START DATA PROVIDED

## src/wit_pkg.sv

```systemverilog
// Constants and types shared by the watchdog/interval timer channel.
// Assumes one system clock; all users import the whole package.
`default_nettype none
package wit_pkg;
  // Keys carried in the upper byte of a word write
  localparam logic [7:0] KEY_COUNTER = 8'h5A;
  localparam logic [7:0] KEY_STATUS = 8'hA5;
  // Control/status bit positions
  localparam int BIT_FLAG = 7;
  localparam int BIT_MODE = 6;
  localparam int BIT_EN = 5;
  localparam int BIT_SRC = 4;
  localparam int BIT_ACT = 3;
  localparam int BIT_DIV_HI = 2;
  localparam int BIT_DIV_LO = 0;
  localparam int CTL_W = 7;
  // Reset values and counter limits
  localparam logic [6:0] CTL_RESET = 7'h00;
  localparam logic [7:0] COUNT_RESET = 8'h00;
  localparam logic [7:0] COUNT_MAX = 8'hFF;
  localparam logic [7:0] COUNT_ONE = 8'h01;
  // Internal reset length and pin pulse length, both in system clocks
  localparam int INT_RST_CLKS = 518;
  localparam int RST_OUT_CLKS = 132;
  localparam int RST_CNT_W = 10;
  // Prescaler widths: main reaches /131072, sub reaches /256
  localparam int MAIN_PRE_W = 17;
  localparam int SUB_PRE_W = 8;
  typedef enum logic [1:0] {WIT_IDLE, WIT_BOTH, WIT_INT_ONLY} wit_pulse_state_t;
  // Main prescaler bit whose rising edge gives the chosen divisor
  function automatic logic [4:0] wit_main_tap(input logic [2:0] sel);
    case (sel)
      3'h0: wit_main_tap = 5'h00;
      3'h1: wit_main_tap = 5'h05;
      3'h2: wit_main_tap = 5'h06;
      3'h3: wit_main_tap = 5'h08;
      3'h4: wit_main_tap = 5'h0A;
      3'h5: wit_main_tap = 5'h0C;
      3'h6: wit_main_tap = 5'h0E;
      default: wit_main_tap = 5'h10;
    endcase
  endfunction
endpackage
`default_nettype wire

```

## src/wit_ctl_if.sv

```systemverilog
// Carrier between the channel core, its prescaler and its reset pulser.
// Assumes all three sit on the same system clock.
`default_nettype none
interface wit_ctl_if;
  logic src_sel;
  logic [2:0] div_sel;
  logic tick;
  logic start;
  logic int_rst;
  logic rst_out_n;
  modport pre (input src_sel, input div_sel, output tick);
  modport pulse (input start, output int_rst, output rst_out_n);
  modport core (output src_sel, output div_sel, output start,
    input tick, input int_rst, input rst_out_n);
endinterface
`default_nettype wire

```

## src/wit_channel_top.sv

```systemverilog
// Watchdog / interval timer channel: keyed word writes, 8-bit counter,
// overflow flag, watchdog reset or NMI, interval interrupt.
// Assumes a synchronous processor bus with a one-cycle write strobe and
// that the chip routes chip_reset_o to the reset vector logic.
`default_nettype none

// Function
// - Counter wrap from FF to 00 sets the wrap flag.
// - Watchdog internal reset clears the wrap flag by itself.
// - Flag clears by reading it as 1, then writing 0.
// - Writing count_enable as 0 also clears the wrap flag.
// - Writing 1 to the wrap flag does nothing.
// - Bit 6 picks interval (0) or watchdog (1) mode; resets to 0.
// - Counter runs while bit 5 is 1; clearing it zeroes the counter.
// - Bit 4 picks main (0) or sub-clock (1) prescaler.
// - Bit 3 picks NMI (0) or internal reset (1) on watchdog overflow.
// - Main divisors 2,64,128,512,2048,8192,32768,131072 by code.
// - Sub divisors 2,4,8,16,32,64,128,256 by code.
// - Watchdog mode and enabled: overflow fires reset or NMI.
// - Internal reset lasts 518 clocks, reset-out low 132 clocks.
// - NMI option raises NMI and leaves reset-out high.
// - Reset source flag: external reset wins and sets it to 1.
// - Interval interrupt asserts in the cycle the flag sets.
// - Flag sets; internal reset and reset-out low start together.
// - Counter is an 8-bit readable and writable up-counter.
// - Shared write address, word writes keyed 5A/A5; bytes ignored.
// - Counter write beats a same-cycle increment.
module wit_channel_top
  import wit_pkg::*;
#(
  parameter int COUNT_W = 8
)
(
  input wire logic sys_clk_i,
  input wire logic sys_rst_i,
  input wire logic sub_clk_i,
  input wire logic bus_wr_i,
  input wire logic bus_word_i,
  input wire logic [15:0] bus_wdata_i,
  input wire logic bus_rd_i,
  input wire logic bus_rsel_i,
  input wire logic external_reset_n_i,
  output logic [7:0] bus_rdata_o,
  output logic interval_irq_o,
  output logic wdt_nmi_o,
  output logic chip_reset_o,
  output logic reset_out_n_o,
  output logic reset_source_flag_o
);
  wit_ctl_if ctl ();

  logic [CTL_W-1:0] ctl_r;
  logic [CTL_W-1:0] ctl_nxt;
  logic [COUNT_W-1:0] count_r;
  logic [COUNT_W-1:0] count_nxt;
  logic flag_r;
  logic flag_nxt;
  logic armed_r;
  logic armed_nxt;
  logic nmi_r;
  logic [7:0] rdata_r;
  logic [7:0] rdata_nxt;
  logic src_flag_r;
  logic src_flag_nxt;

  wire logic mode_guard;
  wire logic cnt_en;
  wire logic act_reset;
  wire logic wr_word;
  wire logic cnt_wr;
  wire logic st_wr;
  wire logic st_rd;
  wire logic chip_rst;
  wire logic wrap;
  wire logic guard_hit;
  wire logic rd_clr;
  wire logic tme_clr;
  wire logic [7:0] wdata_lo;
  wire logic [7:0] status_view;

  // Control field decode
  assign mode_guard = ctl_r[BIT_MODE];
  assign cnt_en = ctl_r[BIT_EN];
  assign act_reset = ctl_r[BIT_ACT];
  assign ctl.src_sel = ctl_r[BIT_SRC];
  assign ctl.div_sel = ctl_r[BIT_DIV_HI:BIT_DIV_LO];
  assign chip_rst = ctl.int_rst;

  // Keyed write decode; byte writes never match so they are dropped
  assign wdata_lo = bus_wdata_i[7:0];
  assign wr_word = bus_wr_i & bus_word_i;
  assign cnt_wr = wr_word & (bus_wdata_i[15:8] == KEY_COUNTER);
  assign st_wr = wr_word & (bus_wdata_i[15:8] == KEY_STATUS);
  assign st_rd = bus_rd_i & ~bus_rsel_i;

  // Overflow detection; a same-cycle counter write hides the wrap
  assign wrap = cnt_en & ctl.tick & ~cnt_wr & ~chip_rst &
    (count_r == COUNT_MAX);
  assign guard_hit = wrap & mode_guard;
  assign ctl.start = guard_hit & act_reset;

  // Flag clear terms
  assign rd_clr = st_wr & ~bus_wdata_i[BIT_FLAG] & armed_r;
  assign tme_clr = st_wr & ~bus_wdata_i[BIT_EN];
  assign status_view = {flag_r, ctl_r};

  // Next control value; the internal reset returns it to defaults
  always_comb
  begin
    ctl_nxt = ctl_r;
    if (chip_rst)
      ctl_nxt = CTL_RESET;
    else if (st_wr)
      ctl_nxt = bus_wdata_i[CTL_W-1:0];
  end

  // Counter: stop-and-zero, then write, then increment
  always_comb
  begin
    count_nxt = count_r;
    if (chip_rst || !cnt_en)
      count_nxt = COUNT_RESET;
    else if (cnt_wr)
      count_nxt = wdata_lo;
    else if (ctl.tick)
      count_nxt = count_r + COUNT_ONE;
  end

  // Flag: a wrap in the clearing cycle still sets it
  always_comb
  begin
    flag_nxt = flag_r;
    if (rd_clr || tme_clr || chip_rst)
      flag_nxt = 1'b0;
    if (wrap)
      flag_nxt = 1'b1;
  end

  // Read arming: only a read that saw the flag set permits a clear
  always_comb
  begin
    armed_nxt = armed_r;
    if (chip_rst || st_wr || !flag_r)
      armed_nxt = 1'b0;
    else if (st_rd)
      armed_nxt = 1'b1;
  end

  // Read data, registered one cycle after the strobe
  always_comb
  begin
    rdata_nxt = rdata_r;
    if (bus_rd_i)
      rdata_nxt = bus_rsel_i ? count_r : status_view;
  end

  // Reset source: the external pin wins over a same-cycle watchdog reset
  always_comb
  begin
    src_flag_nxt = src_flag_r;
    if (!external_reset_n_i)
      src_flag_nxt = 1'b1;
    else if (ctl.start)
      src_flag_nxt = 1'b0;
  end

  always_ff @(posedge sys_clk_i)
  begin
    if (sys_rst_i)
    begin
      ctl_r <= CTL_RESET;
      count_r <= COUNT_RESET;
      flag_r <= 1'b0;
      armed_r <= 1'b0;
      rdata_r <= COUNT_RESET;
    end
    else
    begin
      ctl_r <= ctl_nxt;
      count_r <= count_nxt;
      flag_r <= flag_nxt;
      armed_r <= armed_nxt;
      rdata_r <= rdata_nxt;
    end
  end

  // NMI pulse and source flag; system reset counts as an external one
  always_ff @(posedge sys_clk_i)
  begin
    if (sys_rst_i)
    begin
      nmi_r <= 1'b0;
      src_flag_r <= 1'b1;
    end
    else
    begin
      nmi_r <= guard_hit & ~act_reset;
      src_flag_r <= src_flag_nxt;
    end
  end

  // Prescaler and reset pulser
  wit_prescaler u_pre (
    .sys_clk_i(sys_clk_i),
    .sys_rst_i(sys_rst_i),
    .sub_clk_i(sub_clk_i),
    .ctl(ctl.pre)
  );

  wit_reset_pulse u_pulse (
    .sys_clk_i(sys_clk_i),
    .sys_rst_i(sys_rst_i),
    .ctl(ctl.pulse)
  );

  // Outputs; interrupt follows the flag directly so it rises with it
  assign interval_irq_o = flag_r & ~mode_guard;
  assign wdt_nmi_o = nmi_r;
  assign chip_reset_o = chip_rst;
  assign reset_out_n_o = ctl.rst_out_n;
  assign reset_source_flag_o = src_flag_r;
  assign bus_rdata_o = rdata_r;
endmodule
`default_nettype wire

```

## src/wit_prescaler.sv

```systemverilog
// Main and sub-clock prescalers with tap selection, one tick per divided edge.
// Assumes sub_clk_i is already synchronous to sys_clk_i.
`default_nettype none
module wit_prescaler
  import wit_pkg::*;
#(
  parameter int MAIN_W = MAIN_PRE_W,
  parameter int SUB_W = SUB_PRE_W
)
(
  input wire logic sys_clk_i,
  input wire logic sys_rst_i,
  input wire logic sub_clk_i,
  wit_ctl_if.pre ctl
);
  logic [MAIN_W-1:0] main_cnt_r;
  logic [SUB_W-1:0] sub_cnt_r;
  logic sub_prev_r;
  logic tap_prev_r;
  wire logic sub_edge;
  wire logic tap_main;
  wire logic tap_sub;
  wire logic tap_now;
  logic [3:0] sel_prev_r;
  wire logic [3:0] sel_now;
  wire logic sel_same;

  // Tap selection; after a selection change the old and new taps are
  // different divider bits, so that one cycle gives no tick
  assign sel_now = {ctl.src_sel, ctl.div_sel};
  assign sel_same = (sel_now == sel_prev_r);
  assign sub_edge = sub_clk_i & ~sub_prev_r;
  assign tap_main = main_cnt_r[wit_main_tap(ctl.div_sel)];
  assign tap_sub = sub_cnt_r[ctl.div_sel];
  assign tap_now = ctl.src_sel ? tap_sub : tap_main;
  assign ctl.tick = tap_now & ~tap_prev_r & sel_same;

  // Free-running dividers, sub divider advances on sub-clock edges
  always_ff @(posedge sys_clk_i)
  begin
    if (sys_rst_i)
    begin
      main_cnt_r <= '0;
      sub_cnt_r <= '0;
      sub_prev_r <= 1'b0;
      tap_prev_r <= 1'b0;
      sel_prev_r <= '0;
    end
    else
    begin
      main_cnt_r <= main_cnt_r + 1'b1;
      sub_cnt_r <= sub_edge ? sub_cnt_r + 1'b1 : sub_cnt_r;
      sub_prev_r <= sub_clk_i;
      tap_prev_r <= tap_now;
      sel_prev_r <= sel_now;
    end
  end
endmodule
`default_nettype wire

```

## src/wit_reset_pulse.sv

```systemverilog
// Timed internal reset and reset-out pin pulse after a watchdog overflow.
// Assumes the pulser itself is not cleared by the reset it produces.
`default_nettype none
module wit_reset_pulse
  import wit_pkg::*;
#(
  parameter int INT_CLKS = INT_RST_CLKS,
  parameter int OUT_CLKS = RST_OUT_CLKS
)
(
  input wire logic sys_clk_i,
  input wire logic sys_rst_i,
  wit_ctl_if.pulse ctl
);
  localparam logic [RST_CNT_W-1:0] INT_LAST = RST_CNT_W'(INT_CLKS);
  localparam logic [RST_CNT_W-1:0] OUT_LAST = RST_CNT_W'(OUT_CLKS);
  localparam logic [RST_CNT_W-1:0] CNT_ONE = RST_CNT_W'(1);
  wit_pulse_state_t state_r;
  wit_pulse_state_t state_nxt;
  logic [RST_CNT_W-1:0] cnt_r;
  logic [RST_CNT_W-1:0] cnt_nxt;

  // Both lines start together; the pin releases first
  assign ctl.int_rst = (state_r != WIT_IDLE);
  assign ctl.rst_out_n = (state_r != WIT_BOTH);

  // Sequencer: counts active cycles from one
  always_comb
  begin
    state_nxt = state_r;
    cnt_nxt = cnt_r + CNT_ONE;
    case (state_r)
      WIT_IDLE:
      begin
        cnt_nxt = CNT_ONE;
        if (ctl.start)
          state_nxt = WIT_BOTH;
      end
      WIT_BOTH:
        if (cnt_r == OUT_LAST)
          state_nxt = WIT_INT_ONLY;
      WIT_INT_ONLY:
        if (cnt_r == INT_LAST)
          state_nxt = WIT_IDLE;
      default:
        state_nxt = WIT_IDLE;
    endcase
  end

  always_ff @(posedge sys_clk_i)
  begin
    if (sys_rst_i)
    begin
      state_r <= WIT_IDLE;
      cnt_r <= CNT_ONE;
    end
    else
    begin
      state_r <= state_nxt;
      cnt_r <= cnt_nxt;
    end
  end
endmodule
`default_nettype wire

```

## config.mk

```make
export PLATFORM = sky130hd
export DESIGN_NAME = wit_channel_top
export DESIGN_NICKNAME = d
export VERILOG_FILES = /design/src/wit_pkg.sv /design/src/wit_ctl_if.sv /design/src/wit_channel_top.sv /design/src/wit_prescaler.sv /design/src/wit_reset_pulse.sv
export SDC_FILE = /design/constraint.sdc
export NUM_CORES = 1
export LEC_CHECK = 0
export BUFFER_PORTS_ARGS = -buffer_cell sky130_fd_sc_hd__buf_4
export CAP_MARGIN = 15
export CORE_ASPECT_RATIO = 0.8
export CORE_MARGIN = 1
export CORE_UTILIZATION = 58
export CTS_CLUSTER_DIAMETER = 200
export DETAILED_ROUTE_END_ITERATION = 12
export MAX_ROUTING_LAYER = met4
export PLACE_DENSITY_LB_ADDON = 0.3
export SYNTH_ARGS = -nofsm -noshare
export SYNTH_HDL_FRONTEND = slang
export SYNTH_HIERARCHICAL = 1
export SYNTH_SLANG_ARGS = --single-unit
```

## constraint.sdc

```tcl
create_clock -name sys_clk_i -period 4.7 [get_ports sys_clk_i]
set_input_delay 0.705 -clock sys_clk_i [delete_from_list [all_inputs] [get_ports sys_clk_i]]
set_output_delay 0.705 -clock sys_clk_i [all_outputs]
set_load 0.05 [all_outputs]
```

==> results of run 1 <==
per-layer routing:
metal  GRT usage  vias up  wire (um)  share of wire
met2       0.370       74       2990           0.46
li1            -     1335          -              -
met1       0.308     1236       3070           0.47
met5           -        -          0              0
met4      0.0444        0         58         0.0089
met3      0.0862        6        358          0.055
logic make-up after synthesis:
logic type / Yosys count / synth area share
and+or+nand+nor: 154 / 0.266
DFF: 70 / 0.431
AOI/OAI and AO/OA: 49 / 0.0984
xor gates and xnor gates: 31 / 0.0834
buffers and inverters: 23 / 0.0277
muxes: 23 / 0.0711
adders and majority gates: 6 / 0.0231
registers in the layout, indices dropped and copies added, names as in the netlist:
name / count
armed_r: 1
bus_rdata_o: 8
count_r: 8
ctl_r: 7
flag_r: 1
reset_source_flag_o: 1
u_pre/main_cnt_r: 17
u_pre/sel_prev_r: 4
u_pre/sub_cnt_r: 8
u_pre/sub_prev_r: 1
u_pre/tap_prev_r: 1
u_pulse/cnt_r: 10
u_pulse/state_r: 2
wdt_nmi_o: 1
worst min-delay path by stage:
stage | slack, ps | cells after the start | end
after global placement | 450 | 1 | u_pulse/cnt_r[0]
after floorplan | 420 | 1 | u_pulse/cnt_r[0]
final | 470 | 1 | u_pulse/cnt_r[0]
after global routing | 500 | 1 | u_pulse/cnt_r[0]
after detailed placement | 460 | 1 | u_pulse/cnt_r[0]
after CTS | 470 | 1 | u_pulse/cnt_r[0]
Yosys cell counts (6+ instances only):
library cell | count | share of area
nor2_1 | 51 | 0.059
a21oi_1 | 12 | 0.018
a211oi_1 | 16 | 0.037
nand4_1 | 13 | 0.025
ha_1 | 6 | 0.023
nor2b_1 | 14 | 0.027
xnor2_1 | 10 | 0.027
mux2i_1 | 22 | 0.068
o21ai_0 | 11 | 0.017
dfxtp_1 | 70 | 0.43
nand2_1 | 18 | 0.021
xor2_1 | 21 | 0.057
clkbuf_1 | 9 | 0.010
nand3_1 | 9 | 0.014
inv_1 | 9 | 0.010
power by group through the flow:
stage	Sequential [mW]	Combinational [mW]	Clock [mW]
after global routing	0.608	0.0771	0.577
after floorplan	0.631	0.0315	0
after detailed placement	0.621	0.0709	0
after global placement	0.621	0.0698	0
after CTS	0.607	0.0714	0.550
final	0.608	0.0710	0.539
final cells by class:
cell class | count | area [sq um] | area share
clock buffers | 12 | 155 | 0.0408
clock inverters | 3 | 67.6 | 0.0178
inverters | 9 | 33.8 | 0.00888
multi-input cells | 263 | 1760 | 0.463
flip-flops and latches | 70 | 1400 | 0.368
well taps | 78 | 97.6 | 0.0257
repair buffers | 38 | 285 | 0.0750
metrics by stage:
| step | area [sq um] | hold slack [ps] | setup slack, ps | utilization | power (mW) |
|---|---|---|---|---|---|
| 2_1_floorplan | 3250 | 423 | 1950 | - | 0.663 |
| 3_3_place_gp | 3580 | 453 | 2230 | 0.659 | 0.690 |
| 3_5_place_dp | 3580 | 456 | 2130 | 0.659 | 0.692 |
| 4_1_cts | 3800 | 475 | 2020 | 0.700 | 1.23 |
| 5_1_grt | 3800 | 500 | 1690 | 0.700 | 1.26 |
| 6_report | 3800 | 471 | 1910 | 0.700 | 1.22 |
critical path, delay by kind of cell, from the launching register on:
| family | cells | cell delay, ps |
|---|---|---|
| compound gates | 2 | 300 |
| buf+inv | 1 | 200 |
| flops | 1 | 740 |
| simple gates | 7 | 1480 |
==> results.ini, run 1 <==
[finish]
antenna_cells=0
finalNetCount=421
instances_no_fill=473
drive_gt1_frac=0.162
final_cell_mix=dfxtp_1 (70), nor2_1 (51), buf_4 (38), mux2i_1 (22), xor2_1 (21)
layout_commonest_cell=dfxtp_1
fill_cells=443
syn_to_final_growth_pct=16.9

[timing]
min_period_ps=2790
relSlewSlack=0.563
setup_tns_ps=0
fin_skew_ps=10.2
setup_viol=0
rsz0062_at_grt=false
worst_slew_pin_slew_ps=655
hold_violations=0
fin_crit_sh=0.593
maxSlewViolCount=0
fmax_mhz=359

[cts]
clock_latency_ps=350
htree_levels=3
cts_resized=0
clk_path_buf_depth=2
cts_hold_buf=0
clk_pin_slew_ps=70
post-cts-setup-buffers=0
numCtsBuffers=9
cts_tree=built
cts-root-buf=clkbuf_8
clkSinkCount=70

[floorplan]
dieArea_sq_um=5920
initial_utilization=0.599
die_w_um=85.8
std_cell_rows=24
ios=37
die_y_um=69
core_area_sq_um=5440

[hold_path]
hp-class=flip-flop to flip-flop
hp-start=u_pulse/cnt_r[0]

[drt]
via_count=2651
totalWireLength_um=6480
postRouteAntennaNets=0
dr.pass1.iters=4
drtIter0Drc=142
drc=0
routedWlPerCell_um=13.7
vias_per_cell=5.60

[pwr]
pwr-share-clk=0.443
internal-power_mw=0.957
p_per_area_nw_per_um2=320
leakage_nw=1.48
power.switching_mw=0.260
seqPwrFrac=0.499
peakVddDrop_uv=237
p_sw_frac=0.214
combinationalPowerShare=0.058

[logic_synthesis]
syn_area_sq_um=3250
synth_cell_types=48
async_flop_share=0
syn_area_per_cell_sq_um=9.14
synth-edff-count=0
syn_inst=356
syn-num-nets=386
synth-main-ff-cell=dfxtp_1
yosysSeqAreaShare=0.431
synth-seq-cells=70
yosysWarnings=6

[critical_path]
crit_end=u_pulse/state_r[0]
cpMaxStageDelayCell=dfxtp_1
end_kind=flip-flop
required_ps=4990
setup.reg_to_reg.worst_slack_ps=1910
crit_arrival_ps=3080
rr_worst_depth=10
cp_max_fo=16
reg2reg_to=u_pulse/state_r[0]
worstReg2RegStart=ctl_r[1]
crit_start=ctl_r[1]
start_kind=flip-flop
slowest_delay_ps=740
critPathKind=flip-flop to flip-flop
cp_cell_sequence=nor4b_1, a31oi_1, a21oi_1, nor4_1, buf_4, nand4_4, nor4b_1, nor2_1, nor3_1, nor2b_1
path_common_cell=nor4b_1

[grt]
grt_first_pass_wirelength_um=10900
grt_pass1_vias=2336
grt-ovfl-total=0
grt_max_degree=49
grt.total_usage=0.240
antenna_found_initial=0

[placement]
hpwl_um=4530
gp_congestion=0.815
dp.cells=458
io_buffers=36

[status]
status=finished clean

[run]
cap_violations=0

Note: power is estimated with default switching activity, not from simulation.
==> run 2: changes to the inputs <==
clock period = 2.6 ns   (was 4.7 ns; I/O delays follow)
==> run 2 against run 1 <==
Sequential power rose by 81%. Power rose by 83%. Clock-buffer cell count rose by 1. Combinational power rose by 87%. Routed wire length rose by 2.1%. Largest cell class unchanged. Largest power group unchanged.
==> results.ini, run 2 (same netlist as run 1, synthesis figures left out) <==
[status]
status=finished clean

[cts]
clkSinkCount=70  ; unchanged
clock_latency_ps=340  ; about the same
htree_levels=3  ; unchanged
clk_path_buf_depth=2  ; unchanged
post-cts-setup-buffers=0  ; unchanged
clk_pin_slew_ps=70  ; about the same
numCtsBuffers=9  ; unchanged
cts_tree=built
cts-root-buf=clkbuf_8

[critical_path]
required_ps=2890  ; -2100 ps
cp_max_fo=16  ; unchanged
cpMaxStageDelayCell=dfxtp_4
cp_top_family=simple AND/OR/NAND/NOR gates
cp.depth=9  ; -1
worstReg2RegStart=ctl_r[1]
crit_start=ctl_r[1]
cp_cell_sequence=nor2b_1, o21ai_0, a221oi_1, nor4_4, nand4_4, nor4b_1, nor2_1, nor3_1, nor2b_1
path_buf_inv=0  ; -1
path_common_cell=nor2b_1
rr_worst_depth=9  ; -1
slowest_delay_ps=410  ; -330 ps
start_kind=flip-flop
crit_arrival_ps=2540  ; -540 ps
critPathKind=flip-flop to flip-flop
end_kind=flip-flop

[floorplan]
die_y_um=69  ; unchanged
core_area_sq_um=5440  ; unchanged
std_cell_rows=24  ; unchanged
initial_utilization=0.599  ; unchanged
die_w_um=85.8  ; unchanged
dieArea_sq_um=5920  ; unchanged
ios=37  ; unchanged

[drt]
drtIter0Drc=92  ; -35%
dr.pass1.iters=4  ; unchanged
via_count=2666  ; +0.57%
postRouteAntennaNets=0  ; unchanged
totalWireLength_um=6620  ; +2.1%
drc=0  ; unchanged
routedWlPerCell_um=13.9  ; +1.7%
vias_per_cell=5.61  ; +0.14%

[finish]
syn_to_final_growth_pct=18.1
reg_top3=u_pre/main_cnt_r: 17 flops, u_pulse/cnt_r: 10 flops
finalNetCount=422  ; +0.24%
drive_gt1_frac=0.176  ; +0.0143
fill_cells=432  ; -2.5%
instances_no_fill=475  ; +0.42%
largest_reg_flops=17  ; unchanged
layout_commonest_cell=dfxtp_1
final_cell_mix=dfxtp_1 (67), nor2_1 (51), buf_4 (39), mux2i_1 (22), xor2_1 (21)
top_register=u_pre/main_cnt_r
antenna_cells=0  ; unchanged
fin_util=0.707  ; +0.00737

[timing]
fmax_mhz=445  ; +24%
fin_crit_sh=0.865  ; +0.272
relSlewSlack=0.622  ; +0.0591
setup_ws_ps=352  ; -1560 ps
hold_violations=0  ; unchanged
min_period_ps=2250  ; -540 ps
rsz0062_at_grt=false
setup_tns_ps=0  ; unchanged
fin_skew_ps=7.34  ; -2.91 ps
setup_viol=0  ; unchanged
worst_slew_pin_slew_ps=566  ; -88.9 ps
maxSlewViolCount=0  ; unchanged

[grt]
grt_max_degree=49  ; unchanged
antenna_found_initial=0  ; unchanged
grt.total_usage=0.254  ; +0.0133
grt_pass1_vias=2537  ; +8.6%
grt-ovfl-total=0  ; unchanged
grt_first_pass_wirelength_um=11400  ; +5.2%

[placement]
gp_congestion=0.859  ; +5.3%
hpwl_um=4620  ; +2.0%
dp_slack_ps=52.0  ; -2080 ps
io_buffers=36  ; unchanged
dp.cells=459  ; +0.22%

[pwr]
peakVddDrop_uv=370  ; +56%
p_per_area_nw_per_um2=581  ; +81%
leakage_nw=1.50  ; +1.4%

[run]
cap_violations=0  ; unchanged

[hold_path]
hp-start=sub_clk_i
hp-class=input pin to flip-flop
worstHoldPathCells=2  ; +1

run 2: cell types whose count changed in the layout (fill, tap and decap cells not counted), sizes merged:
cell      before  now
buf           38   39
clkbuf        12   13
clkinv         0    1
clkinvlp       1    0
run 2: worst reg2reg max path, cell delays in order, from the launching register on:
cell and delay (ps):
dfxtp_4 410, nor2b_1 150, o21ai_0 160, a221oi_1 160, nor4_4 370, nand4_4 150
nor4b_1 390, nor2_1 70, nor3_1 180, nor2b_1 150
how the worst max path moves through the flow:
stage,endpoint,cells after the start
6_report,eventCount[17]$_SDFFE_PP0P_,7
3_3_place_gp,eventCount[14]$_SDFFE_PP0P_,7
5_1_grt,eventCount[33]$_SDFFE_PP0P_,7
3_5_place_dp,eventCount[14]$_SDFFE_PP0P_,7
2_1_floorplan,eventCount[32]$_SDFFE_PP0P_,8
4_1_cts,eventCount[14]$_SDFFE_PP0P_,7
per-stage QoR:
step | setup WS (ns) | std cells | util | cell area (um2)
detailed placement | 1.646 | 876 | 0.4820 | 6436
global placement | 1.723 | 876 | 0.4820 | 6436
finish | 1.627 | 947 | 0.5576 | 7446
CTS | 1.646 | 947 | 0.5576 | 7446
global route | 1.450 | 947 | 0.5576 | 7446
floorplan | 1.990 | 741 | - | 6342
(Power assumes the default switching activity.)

END DATA PROVIDED

## PROBLEM
All lines from the one containing "2_1_floorplan,eventCount[32]$_SDFFE_PP0P_,8" to the last line of the material above must be copied exactly, and only those.

## RESPONSE TO THE TASK
2_1_floorplan,eventCount[32]$_SDFFE_PP0P_,8
4_1_cts,eventCount[14]$_SDFFE_PP0P_,7
per-stage QoR:
step | setup WS (ns) | std cells | util | cell area (um2)
detailed placement | 1.646 | 876 | 0.4820 | 6436
global placement | 1.723 | 876 | 0.4820 | 6436
finish | 1.627 | 947 | 0.5576 | 7446
CTS | 1.646 | 947 | 0.5576 | 7446
global route | 1.450 | 947 | 0.5576 | 7446
floorplan | 1.990 | 741 | - | 6342
(Power assumes the default switching activity.)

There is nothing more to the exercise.